## WHAT IS EXPECTED
All entries must be transcribed exactly, down to the last character.

--------------------------------------------------

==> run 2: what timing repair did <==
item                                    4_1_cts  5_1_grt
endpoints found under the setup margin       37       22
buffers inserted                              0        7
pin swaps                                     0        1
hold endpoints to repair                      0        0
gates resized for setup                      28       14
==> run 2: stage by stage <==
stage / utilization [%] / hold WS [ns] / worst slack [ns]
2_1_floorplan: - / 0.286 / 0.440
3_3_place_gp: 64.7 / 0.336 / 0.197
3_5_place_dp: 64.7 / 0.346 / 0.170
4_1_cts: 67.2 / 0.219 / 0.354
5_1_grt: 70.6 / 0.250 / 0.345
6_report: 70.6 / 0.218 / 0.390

--------------------------------------------------

## SOLUTION TO THIS PROBLEM
==> run 2: what timing repair did <==
item                                    4_1_cts  5_1_grt
endpoints found under the setup margin       37       22
buffers inserted                              0        7
pin swaps                                     0        1
hold endpoints to repair                      0        0
gates resized for setup                      28       14
==> run 2: stage by stage <==
stage / utilization [%] / hold WS [ns] / worst slack [ns]
2_1_floorplan: - / 0.286 / 0.440
3_3_place_gp: 64.7 / 0.336 / 0.197
3_5_place_dp: 64.7 / 0.346 / 0.170
4_1_cts: 67.2 / 0.219 / 0.354
5_1_grt: 70.6 / 0.250 / 0.345
6_report: 70.6 / 0.218 / 0.390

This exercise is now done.